2017 gab es in St. Petersburg heftige Proteste und eine große Kundgebung, nachdem bekannt worden war, dass die Stadt die berühmte Isaak-Kathedrale, die von der Stadt als Museum verwaltet wird, an die russisch-orthodoxe Kirche übergeben sollte. Die Auseinandersetzung endete mit einem "Kompromiss". Die Kirche bleibt in städtischer Hand, kann aber von der Kirche kostenlos genutzt werden.
"Aufstand gegen Geiz und Dummheit"
Scharfe Kritik an dem Kirchenneubau in Jekaterinburg gab es auch von dem Moskauer Politologen Boris Kagarlitsky. Die russisch-orthodoxe Kirche verhalte sich in dem Konflikt um den Park wie eine "übliche Mafia-Bande aus dem Immobilienbereich", erklärte, der Politologe, der Direktor des Instituts zu Globalisierung und sozialen Bewegungen ist. Am Montag hätten die Firmen, die den Bau finanzieren wollen, Schläger gegen die Protestierenden eingesetzt.

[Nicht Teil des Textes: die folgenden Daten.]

**config.mk**
```make
export PLATFORM = sky130hd
export DESIGN_NAME = gpio_line_control
export DESIGN_NICKNAME = d
export VERILOG_FILES = /design/src/hdl/gpio_line_control_pkg.sv /design/src/hdl/gpio_line_control.sv
export SDC_FILE = /design/constraint.sdc
export NUM_CORES = 1
export LEC_CHECK = 0
export BUFFER_PORTS_ARGS = -buffer_cell sky130_fd_sc_hd__buf_2
export CAP_MARGIN = 20
export CORE_ASPECT_RATIO = 1.25
export CORE_UTILIZATION = 58
export CTS_BUF_LIST = sky130_fd_sc_hd__clkbuf_4 sky130_fd_sc_hd__clkbuf_8
export DETAILED_ROUTE_END_ITERATION = 10
export MAX_ROUTING_LAYER = met4
export PLACE_DENSITY = 0.85
export SYNTH_ARGS = -nofsm -noshare
export SYNTH_HDL_FRONTEND = slang
export SYNTH_SLANG_ARGS = --single-unit
```
**constraint.sdc**
```tcl
create_clock -name clk_i -period 2.4 [get_ports clk_i]
set_clock_uncertainty 0.15 [all_clocks]
set_input_delay 0.24 -clock clk_i [delete_from_list [all_inputs] [get_ports clk_i]]
set_output_delay 0.24 -clock clk_i [all_outputs]
set_load 0.03 [all_outputs]
```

Bei dem Bau der neuen Kirche gehe es "nicht um Gott, sondern um Immobilien und Geld". Die Kirche brauche "große Bauprojekte, in denen viel Geld eingesetzt wird". Während in Jekaterinburg mit viel Geld eine neue große Kirche gebaut werden soll, würden "in ganz Russland alte russisch-orthodoxe Kirchen" und andere historisch wertvolle Architektur "zerfallen", erklärte der Politologe.
Den Protest in Jekaterinburg bezeichnete Kagarlitsky als "Aufstand gegen Geiz, Dummheit, Frechheit und Aggressivität der herrschenden Kreise."